Changing stroke rehab and research worldwide now.Time is Brain! trillions and trillions of neurons that DIE each day because there are NO effective hyperacute therapies besides tPA(only 12% effective). I have 523 posts on hyperacute therapy, enough for researchers to spend decades proving them out. These are my personal ideas and blog on stroke rehabilitation and stroke research. Do not attempt any of these without checking with your medical provider. Unless you join me in agitating, when you need these therapies they won't be there.

What this blog is for:

My blog is not to help survivors recover, it is to have the 10 million yearly stroke survivors light fires underneath their doctors, stroke hospitals and stroke researchers to get stroke solved. 100% recovery. The stroke medical world is completely failing at that goal, they don't even have it as a goal. Shortly after getting out of the hospital and getting NO information on the process or protocols of stroke rehabilitation and recovery I started searching on the internet and found that no other survivor received useful information. This is an attempt to cover all stroke rehabilitation information that should be readily available to survivors so they can talk with informed knowledge to their medical staff.
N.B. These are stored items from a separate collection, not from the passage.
**config.mk**
```make
export PLATFORM = sky130hd
export DESIGN_NAME = fetch_unit
export DESIGN_NICKNAME = d
export VERILOG_FILES = /design/src/rtl/fetch_unit.sv
export SDC_FILE = /design/constraint.sdc
export NUM_CORES = 1
export LEC_CHECK = 0
export BUFFER_PORTS_ARGS = -buffer_cell sky130_fd_sc_hd__buf_2
export CAP_MARGIN = 20
export CELL_PAD_IN_SITES_DETAIL_PLACEMENT = 1
export CELL_PAD_IN_SITES_GLOBAL_PLACEMENT = 1
export CORE_MARGIN = 1.5
export CORE_UTILIZATION = 36
export DETAILED_ROUTE_END_ITERATION = 7
export PLACE_DENSITY = 0.89
export SLEW_MARGIN = 0
export SYNTH_ARGS = -nofsm -noshare
export SYNTH_HDL_FRONTEND = slang
export SYNTH_SLANG_ARGS = --single-unit
```
**constraint.sdc**
```tcl
create_clock -name clk -period 5 [get_ports clk]
set_input_delay 0.75 -clock clk [delete_from_list [all_inputs] [get_ports clk]]
set_output_delay 0.75 -clock clk [all_outputs]
set_load 0.01 [all_outputs]
```
==> config.mk <==
export PLATFORM = sky130hd
export DESIGN_NAME = guess_engine
export DESIGN_NICKNAME = d
export VERILOG_FILES = /design/src/rtl/guess_engine.sv
export SDC_FILE = /design/constraint.sdc
export NUM_CORES = 1
export LEC_CHECK = 0
export BUFFER_PORTS_ARGS = -buffer_cell sky130_fd_sc_hd__clkbuf_2
export CAP_MARGIN = 20
export CORE_ASPECT_RATIO = 0.7
export CORE_MARGIN = 8
export CORE_UTILIZATION = 45
export CTS_CLUSTER_SIZE = 24
export DETAILED_ROUTE_END_ITERATION = 10
export PLACE_DENSITY = 0.69
export SLEW_MARGIN = 5
export SYNTH_ARGS = -nofsm -noshare
export SYNTH_HDL_FRONTEND = slang
export SYNTH_SLANG_ARGS = --single-unit
==> constraint.sdc <==
create_clock -name clk -period 3.8 [get_ports clk]
set_input_delay 0.19 -clock clk [delete_from_list [all_inputs] [get_ports clk]]
set_output_delay 0.19 -clock clk [all_outputs]
set_load 0.02 [all_outputs]
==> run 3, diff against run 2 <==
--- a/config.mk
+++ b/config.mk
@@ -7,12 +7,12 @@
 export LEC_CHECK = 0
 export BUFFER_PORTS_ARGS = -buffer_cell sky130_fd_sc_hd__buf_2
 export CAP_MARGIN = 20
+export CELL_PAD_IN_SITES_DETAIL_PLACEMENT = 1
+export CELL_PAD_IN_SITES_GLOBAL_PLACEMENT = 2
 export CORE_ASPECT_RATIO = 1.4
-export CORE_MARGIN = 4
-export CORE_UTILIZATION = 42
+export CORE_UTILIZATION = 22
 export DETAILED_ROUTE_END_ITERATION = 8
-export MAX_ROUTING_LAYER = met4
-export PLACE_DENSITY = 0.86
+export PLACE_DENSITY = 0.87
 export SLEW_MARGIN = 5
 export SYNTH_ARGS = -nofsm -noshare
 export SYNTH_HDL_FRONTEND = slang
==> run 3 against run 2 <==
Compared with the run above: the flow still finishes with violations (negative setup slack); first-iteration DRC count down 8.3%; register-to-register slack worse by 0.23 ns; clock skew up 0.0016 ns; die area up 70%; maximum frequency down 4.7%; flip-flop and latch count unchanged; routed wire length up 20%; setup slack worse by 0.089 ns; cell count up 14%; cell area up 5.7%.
**config.mk**
```make
export PLATFORM = sky130hd
export DESIGN_NAME = midori_rc_sequencer
export DESIGN_NICKNAME = d
export VERILOG_FILES = /design/src/rtl/midori_rc_sequencer.sv
export SDC_FILE = /design/constraint.sdc
export NUM_CORES = 1
export LEC_CHECK = 0
export ABC_AREA = 0
export BUFFER_PORTS_ARGS = -buffer_cell sky130_fd_sc_hd__buf_2
export CAP_MARGIN = 20
export CORE_ASPECT_RATIO = 1.1
export CORE_MARGIN = 4
export CORE_UTILIZATION = 40
export DETAILED_ROUTE_END_ITERATION = 7
export GPL_TIMING_DRIVEN = 0
export PLACE_DENSITY = 0.79
export SLEW_MARGIN = 10
export SYNTH_ARGS = -nofsm -noshare
export SYNTH_HDL_FRONTEND = slang
export SYNTH_SLANG_ARGS = --single-unit
```
**constraint.sdc**
```tcl
create_clock -name clk -period 3.1 [get_ports clk]
set_input_delay 0.62 -clock clk [delete_from_list [all_inputs] [get_ports clk]]
set_output_delay 0.62 -clock clk [all_outputs]
set_load 0.05 [all_outputs]
```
It lays out what needs to be done to get stroke survivors closer to 100% recovery. It's quite disgusting that this information is not available from every stroke association and doctors group.

Wednesday, July 15, 2015

New AHA/ASA guidelines recommend stent retrievers to treat strokes in selected patients

But there is nothing proven here that these stents are placed fast enough to stop the neuronal cascade of death. More proof that our stroke professionals do not know what f*ckingly hard problems in stroke to tackle.
http://www.news-medical.net/news/20150703/New-AHAASA-guidelines-recommend-stent-retrievers-to-treat-strokes-in-selected-patients.aspx
New devices called stent retrievers are enabling physicians to benefit selected patients who suffer strokes caused by blood clots. The devices effectively stop strokes in their tracks.
For the first time, new guidelines from the American Heart Association/American Stroke Association recommend the treatment for carefully selected patients who are undergoing acute ischemic strokes and who meet certain other conditions.
Loyola University Medical Center stroke specialist Jose Biller, MD, is a member of the expert panel that wrote the guidelines, published in the journal Stroke. Dr. Biller is chair of the Department of Neurology of Loyola University Chicago Stritch School of Medicine. Lead author is William Powers, MD, neurology chair at the University of North Carolina at Chapel Hill.
About 85 percent of strokes are ischemic, meaning they are caused by clots that block blood flow to the brain. Treatment with the intravenous clot-busting drug tissue plasminogen activator (tPA) can restore blood flow before major brain damage has occurred, provided the drug is given within 4.5 hours of the onset of the stroke. But in many patients, intravenous tPA alone is not sufficient to restore blood flow. In such cases, mechanical devices deployed with catheters can be used to remove the clot from a cerebral artery.
The latest mechanical device is a stent retriever. The device is a self-expanding mesh tube attached to a wire, which is guided through a catheter. The physician inserts the catheter in an artery in the groin and guides it through various blood vessels up to the blood clot in the brain. The stent retriever pushes the gelatinous blood clot against the wall of the blood vessel, immediately restoring blood flow. The stent retriever then is used to grab the clot, which is pulled out when the physician removes the catheter. This technique is known as an endovascular treatment.
Dr. Biller said intravenous tPA remains the first-line therapy for treating appropriate patients with acute ischemic strokes. "In carefully selected patients, endovascular treatment with a stent retriever can provide additional benefit," Dr. Biller said.
After reviewing results of six recent randomized clinical trials, the AHA/ASA expert panel recommended endovascular treatment for patients who are at least 18 years old; have suffered an acute, severe ischemic stroke; have a clot blocking a large artery supplying blood flow to the anterior circulation of the brain; and meet other criteria.
The guidelines say endovascular treatment is quite effective if begun within six hours of the onset of an acute ischemic stroke.
"Time is brain," Dr. Biller said. "In the right patient, treatment with intravenous tPA and a stent retriever potentially can reduce stroke damage significantly. Every effort should be made to treat these patients as early as possible by a multidisciplinary and integrated team of experts."